Account data structures

Accounts are a fundamental part of any blockchain, and, in Substrate, accounts can be used in many different ways. This article describes how accounts are stored in Substrate and how the account data structure is used to manage the account lifecycle in the runtime logic.

Account

The Account data type is a storage map that is defined generically in the frame-system pallet:

/// The full account information for a particular account ID.
#[pallet::storage]
#[pallet::getter(fn account)]
pub type Account<T: Config> = StorageMap<
  _,
  Blake2_128Concat,
  T::AccountId,
  AccountInfo<T::Nonce, T::AccountData>,
  ValueQuery,
>;

The StorageMap for an Account consists of the following parameters:

  • The first parameter (_) is used in macro expansion.
  • Blake2_128Concat specifies the hashing algorithm to use.
  • T::AccountId is used as the key for over the AccountInfo<T::Nonce, T::AccountData> struct.

See StorageMap API for details.

AccountInfo

The AccountInfo for an account is defined in the frame_system pallet:

#[derive(Clone, Eq, PartialEq, Default, RuntimeDebug, Encode, Decode)]
pub struct AccountInfo<Nonce, AccountData> {
  /// The number of transactions this account has sent.
  pub nonce: Nonce,
  /// The number of other modules that currently depend on this account's existence.

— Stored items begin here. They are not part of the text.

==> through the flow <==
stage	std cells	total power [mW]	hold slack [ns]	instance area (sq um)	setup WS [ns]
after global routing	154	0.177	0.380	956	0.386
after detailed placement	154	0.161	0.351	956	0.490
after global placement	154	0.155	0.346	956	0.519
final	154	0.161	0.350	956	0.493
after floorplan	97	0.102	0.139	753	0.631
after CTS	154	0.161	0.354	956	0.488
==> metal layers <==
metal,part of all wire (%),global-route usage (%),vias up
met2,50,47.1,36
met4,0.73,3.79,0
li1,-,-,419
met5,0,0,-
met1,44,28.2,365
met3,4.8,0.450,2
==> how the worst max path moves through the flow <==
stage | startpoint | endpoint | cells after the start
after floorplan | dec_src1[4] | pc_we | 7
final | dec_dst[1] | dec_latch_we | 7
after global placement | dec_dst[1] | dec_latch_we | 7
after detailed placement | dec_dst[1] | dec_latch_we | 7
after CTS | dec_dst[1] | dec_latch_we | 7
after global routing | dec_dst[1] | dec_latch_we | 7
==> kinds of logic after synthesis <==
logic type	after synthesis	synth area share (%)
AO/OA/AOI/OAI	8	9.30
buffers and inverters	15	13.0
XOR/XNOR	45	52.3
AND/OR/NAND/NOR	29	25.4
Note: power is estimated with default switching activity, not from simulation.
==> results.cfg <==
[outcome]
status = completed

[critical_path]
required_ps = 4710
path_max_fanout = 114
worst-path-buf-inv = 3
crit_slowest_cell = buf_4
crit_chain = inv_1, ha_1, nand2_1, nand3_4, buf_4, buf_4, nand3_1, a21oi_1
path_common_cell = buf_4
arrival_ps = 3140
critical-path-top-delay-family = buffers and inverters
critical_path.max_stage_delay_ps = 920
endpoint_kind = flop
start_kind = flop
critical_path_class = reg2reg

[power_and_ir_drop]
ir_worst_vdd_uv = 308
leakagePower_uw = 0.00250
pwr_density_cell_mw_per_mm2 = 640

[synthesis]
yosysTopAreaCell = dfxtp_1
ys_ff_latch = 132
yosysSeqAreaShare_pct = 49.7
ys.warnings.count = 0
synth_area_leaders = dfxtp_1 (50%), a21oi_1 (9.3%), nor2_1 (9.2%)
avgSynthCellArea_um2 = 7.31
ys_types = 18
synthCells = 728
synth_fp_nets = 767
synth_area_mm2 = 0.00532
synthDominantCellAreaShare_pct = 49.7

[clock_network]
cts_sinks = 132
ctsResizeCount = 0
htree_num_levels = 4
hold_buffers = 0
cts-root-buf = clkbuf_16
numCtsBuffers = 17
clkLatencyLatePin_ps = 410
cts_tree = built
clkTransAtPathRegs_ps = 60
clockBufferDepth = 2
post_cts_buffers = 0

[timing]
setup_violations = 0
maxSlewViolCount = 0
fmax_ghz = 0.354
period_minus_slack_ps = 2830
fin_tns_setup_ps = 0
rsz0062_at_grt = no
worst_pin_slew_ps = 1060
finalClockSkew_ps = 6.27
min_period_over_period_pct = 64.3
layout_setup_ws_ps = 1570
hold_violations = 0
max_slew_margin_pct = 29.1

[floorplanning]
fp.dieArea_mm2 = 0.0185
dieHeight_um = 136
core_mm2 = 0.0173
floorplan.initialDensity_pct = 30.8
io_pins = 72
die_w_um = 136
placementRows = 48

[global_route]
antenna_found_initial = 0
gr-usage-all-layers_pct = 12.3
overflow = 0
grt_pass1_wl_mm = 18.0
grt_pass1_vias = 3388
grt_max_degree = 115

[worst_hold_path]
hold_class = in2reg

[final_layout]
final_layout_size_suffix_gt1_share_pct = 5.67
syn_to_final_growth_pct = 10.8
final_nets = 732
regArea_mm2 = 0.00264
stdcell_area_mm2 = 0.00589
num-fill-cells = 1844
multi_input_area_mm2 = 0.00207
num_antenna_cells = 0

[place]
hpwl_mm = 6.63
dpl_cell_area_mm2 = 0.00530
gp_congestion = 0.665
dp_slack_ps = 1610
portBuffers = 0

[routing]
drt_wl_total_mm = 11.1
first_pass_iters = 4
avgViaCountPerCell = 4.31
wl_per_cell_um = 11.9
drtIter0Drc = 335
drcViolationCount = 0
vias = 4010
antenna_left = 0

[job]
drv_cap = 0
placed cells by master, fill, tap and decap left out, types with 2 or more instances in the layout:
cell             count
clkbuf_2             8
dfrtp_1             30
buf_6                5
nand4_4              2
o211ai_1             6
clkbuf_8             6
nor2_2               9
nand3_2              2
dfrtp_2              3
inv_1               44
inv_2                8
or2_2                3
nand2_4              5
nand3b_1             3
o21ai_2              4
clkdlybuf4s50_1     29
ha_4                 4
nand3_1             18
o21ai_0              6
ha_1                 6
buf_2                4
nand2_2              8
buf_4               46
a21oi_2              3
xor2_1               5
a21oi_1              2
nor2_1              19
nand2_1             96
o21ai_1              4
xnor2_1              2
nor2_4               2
==> src/rtl/lp_entry_seq.sv <==
module lp_entry_seq #(
  parameter int unsigned NUM_IF = 4,
  parameter logic [NUM_IF-1:0] IF_MASK = 4'b1011
) (
  input  logic              clk,
  input  logic              rst_n,
  input  logic              core_wait_en,
  input  logic              core_doze,
  input  logic              core_nap,
  input  logic              core_sleep,
  input  logic              csr_wr,
  input  logic              csr_doze_wdata,
  input  logic              csr_sleep_wdata,
  output logic              csr_doze,
  output logic              csr_sleep,
  output logic [2:0]        mode,
  output logic              halt_req,
  input  logic              halted_ack,
  output logic              stop_req,
  input  logic              stopped_ack,
  output logic [NUM_IF-1:0] if_stop_req,
  input  logic [NUM_IF-1:0] if_stop_ack,
  input  logic              wake,
  output logic              asleep,
  output logic              ready,
  output logic              clk_en_main
);
  localparam logic [2:0] S_IDLE = 3'd0, S_HWAIT = 3'd1, S_SWAIT = 3'd2,
                         S_IFWAIT = 3'd3, S_DOZED = 3'd4, S_NAPPED = 3'd5,
                         S_ASLEEP = 3'd6;
  localparam logic [1:0] T_DOZE = 2'd1, T_NAP = 2'd2, T_SLEEP = 2'd3;

  logic [2:0] state, state_n;
  logic [1:0] target, target_n;
  logic       want_doze, want_nap, want_sleep, if_all_ack;

  assign want_sleep = (core_wait_en & core_sleep) | csr_sleep;
  assign want_nap   = core_wait_en & core_nap;
  assign want_doze  = (core_wait_en & core_doze) | csr_doze;
  assign if_all_ack = &(if_stop_ack | ~IF_MASK);

  always_comb begin
    state_n  = state;
    target_n = target;
    unique case (state)
      S_IDLE: begin
        if (want_sleep) begin
          state_n = S_HWAIT; target_n = T_SLEEP;
        end else if (want_nap) begin
          state_n = S_HWAIT; target_n = T_NAP;
        end else if (want_doze) begin
          state_n = S_HWAIT; target_n = T_DOZE;
        end
      end
      S_HWAIT:  if (halted_ack) state_n = (target == T_DOZE) ? S_DOZED : S_SWAIT;
      S_SWAIT:  if (stopped_ack) state_n = (target == T_NAP) ? S_NAPPED : S_IFWAIT;
      S_IFWAIT: if (if_all_ack) state_n = S_ASLEEP;
      default:  ;
    endcase
    if (wake) begin
      state_n  = S_IDLE;
      target_n = 2'd0;
    end
  end

  always_ff @(posedge clk or negedge rst_n) begin
    if (!rst_n) begin
      state     <= S_IDLE;
      target    <= 2'd0;
      csr_doze  <= 1'b0;
      csr_sleep <= 1'b0;
    end else begin
      state  <= state_n;
      target <= target_n;
      if (wake) begin
        csr_doze  <= 1'b0;
        csr_sleep <= 1'b0;
      end else if (csr_wr && state == S_IDLE) begin
        csr_doze  <= csr_doze_wdata;
        csr_sleep <= csr_sleep_wdata;
      end
    end
  end

  assign mode        = state;
  assign halt_req    = state != S_IDLE;
  assign stop_req    = state inside {S_SWAIT, S_IFWAIT, S_NAPPED, S_ASLEEP};
  assign if_stop_req = (target == T_SLEEP && state inside {S_SWAIT, S_IFWAIT, S_ASLEEP})
                       ? IF_MASK : '0;
  assign asleep      = state == S_ASLEEP;
  assign ready       = ~asleep;
  assign clk_en_main = ~asleep;
endmodule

The account
  /// cannot be reaped until this is zero.
  pub consumers: RefCount,
  /// The number of other modules that allow this account to exist. The account may not be reaped
  /// until this and `sufficients` are both zero.
  pub providers: RefCount,
  /// The number of modules that allow this account to exist for their own purposes only. The
  /// account may not be reaped until this and `providers` are both zero.
  pub sufficients: RefCount,
  /// The additional data that belongs to this account. Used to store the balance(s) in a lot of
  /// chains.
  pub data: AccountData,
}

Every account has an AccountInfo consisting of:

  • The nonce indicating the number of transactions the account has sent.
  • The consumers reference counter indicating the number of other modules that currently depend on this account's existence.
  • The providers reference counter indicating the number of other modules that allow this account to exist.
  • The sufficients reference counter indicating the number of modules that allow this account to exist for their own purposes only.
  • The AccountData structure that you can configure to hold different kinds of data.

Account reference counters

The account reference counters track account dependencies in the runtime. For example, if you store data under a map controlled by an account, you wouldn't want to delete the account until the data stored under the map the account controls has been deleted.

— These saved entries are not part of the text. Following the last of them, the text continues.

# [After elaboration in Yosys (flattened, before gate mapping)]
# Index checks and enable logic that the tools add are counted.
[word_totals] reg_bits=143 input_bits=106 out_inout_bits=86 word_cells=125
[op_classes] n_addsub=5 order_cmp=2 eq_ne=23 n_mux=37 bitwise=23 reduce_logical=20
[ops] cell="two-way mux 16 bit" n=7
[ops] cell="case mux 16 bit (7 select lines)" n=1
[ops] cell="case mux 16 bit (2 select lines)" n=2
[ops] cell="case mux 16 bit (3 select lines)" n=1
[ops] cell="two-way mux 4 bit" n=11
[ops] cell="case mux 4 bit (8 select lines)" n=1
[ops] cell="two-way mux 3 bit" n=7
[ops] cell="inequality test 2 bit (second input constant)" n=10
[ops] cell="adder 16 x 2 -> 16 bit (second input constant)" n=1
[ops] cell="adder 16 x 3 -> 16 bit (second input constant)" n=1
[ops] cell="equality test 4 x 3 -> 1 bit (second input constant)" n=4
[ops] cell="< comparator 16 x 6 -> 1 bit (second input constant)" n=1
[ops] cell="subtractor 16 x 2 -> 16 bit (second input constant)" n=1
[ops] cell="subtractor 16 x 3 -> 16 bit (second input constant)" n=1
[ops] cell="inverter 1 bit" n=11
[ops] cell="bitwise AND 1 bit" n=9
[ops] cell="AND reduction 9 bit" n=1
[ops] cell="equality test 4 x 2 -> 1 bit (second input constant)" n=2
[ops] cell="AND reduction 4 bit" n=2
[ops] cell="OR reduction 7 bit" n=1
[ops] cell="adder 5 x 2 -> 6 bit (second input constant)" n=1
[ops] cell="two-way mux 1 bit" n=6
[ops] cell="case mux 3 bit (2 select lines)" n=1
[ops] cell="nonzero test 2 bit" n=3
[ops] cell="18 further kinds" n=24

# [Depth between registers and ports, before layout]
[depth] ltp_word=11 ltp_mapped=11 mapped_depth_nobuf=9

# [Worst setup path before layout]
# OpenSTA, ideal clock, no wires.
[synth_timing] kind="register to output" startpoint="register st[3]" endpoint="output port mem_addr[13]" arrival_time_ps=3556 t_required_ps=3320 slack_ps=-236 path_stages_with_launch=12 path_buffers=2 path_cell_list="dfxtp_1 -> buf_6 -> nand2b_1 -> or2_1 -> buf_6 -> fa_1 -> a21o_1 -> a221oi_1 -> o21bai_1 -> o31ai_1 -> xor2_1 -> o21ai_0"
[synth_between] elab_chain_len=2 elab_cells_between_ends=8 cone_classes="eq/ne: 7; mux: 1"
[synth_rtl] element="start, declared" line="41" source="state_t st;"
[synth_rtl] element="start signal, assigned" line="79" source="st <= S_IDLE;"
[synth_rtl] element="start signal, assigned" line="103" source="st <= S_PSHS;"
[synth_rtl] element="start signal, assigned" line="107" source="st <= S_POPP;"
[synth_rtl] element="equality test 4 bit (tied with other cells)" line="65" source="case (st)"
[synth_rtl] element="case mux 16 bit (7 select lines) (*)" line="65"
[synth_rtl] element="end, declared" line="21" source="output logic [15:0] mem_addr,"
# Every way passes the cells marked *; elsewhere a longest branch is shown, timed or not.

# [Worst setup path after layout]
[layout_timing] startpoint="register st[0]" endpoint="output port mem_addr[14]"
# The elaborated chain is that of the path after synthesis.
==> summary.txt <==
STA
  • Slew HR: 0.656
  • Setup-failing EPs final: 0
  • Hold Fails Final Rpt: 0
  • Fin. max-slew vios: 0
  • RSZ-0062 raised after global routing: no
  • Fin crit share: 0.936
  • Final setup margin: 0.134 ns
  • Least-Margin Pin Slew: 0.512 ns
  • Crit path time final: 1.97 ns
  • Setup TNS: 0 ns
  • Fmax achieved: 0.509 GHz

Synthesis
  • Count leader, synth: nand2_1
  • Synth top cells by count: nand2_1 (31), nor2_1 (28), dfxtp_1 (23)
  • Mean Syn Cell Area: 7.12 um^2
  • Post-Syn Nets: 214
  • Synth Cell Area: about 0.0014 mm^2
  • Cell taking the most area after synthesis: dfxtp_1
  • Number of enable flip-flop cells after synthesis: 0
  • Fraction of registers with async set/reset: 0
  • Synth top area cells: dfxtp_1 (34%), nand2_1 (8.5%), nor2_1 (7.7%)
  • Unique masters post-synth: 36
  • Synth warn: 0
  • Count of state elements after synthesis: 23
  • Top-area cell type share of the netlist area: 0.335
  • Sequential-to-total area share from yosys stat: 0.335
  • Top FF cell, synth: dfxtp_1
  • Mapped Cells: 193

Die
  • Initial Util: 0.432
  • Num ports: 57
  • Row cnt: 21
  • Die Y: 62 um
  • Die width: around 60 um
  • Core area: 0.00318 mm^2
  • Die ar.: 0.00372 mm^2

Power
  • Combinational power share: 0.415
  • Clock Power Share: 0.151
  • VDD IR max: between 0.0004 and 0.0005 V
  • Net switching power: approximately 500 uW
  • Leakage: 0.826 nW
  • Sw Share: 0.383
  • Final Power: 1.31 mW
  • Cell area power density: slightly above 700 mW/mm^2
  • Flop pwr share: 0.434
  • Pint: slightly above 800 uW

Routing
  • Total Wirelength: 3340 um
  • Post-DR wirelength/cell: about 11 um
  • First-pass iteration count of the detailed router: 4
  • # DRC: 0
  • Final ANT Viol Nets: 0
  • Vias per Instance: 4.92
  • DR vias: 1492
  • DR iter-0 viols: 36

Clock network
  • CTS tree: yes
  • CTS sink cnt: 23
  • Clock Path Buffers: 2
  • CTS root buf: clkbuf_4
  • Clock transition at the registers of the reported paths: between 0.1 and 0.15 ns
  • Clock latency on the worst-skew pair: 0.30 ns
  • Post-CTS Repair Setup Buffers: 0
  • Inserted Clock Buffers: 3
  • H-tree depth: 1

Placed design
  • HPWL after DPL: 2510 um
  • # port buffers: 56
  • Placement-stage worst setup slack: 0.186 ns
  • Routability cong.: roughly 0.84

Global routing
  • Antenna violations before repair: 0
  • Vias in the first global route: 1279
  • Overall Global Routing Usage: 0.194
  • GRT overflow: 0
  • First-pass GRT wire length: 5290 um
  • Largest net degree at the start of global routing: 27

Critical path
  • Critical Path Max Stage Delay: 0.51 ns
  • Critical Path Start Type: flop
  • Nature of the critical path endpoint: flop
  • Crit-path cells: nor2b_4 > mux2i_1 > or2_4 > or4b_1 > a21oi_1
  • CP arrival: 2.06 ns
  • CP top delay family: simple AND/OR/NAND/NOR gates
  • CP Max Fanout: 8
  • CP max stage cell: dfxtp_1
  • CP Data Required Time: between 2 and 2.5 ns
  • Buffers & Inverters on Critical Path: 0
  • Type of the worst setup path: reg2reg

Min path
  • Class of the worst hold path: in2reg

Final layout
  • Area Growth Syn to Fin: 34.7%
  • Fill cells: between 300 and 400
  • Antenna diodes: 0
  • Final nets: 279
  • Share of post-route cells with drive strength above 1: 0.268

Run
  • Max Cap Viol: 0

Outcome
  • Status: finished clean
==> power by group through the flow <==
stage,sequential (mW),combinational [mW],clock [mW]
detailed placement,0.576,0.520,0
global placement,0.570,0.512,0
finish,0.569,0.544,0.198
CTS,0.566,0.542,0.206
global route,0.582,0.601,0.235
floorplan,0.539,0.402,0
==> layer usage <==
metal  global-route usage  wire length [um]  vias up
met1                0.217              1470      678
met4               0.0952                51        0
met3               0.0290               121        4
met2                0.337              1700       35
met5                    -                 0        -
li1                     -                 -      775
`config.mk`:
```
export PLATFORM = sky130hd
export DESIGN_NAME = qdr2_seq
export DESIGN_NICKNAME = d
export VERILOG_FILES = /design/src/rtl/qdr2_seq_pkg.sv /design/src/rtl/qdr2_kgen.sv /design/src/rtl/qdr2_slot_arb.sv /design/src/rtl/qdr2_pin_drv.sv /design/src/rtl/qdr2_rd_capture.sv /design/src/rtl/qdr2_seq.sv
export SDC_FILE = /design/constraint.sdc
export NUM_CORES = 1
export LEC_CHECK = 0
export ABC_AREA = 0
export CAP_MARGIN = 20
export CORE_MARGIN = 2
export CORE_UTILIZATION = 46
export CTS_CLUSTER_DIAMETER = 80
export DETAILED_ROUTE_END_ITERATION = 16
export HOLD_SLACK_MARGIN = 0.08
export PLACE_DENSITY = 0.75
export SLEW_MARGIN = 20
export SYNTH_ARGS = -nofsm -noshare
export SYNTH_HDL_FRONTEND = slang
export SYNTH_SLANG_ARGS = --single-unit
```
`constraint.sdc`:
```
create_clock -name clk2x -period 2.1 [get_ports clk2x]
set_clock_uncertainty 0.1 [all_clocks]
set_input_delay 0.42 -clock clk2x [delete_from_list [all_inputs] [get_ports clk2x]]
set_output_delay 0.42 -clock clk2x [all_outputs]
set_load 0.05 [all_outputs]
```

The consumers and providers reference counters are designed to be used together. For example, the consumers reference counter in the Session pallet is incremented when an account sets its session keys prior of becoming a validator. The providers reference counter must be greater than zero before the consumer counter can be incremented.

The providers reference counter indicates if an account is ready to be depended upon. For example, the providers reference counter is incremented when a new account is created with more than the existential deposit [2].

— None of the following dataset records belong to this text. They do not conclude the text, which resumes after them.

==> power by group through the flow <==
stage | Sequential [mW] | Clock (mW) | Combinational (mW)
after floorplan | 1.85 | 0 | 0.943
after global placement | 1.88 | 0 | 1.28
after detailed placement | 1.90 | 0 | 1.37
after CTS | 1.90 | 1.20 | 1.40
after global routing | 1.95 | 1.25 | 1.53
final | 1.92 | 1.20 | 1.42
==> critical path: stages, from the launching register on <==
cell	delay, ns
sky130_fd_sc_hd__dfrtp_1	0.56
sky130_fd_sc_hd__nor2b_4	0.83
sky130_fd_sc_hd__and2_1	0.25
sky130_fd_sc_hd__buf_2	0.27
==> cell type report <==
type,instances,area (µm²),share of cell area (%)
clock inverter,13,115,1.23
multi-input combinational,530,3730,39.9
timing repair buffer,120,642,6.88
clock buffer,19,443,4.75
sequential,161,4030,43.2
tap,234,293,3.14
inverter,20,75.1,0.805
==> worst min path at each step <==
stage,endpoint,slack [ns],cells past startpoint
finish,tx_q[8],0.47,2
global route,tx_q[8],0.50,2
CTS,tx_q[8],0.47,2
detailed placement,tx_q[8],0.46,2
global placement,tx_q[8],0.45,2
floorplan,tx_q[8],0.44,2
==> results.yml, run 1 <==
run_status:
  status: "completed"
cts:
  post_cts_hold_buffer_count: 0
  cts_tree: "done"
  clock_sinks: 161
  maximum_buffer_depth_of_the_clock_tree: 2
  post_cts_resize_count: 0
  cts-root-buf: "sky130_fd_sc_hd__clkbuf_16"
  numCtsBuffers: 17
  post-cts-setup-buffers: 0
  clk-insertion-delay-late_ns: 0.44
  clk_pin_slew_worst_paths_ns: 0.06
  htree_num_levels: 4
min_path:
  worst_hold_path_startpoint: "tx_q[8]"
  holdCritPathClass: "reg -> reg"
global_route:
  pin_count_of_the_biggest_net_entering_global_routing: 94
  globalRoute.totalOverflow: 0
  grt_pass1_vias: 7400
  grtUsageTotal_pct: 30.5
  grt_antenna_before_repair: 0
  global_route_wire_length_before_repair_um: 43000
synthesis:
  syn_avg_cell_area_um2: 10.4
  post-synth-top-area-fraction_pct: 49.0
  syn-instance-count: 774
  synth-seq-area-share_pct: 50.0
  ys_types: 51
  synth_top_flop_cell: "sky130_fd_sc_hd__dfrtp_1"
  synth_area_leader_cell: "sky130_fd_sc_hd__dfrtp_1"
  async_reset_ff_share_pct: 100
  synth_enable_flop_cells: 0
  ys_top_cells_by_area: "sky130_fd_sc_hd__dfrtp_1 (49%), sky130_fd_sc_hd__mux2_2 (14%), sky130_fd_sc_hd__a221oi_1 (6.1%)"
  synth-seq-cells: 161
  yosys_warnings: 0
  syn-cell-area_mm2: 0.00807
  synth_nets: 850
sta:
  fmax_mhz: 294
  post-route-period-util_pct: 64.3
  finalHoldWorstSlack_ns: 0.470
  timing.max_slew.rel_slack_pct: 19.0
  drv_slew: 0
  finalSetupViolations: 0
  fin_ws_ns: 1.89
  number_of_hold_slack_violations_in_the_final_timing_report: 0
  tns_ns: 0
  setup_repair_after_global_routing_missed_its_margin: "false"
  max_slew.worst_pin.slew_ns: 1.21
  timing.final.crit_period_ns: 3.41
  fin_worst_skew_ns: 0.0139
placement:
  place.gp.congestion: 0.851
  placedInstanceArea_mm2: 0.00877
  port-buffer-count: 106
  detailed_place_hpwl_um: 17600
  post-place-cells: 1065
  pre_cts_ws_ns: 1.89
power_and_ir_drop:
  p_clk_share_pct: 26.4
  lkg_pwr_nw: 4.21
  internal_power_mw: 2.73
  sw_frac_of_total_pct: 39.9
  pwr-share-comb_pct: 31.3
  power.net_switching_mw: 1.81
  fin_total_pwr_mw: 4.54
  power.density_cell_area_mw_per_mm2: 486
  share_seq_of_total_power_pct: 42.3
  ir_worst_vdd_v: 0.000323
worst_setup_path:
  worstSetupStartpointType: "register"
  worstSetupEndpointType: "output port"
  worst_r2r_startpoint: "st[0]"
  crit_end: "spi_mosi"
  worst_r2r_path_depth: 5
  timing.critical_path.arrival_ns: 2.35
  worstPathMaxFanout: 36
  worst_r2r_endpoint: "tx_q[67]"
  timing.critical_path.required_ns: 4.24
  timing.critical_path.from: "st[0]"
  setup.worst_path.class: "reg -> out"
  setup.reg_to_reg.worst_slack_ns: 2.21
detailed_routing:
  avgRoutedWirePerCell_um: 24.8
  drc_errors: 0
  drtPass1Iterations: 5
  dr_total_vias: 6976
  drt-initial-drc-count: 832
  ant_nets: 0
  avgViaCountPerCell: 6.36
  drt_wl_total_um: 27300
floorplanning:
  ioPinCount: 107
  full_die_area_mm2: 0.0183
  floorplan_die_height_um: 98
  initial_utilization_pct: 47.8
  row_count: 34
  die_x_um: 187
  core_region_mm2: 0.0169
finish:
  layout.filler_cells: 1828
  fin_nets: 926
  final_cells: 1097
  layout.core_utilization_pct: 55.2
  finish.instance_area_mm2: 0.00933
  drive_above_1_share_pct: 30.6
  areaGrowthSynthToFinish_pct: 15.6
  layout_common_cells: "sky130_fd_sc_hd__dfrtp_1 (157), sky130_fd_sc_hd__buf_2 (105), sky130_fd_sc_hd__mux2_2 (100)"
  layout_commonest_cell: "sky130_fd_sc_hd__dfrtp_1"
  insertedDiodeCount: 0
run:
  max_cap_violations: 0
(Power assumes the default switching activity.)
`config.mk`:
```
export PLATFORM = sky130hd
export DESIGN_NAME = green_split_alloc
export DESIGN_NICKNAME = d
export VERILOG_FILES = /design/src/rtl/gta_pkg.sv /design/src/rtl/gta_reset_sync.sv /design/src/rtl/gta_flow_decode.sv /design/src/rtl/gta_split_reg.sv /design/src/rtl/gta_green_timer.sv /design/src/rtl/green_split_alloc.sv
export SDC_FILE = /design/constraint.sdc
export NUM_CORES = 1
export LEC_CHECK = 0
export ABC_AREA = 1
export BUFFER_PORTS_ARGS = -buffer_cell sky130_fd_sc_hd__buf_2
export CAP_MARGIN = 25
export CORE_MARGIN = 2
export CORE_UTILIZATION = 55
export CTS_BUF_LIST = sky130_fd_sc_hd__clkbuf_8
export DETAILED_ROUTE_END_ITERATION = 7
export HOLD_SLACK_MARGIN = 0.06
export PLACE_DENSITY = 0.94
export SLEW_MARGIN = 20
export SYNTH_ARGS = -nofsm -noshare
export SYNTH_HDL_FRONTEND = slang
export SYNTH_SLANG_ARGS = --single-unit
```
`constraint.sdc`:
```
create_clock -name clk -period 1.45 [get_ports clk]
set_clock_uncertainty 0.05 [all_clocks]
set_input_delay 0 -clock clk [delete_from_list [all_inputs] [get_ports clk]]
set_output_delay 0 -clock clk [all_outputs]
set_load 0.05 [all_outputs]
```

The providers reference counter prevents Substrate pallets from storing data about an account until the account is active (providers > 0). The consumers reference counter prevents Substrate pallets from removing an account until data about the account is removed in all pallets (consumers == 0). The consumers reference counter holds users accountable for the data stored on-chain. If users want to remove their accounts and get back the existential deposit, they need to remove all of the data they have stored on all on-chain pallets to decrement consumers counter.

Pallets also have cleanup functions to decrement the providers reference counter to mark the account as deactivated within the pallet-managed scope. When the account providers reference counter is zero and the consumers is zero, the account is considered deactivated by all on-chain pallets.

The sufficients reference counter indicates if an account is self-sufficient and can exist by itself. For example, in the Assets pallet, an account can have sufficient number of certain assets but without owning any native account balance.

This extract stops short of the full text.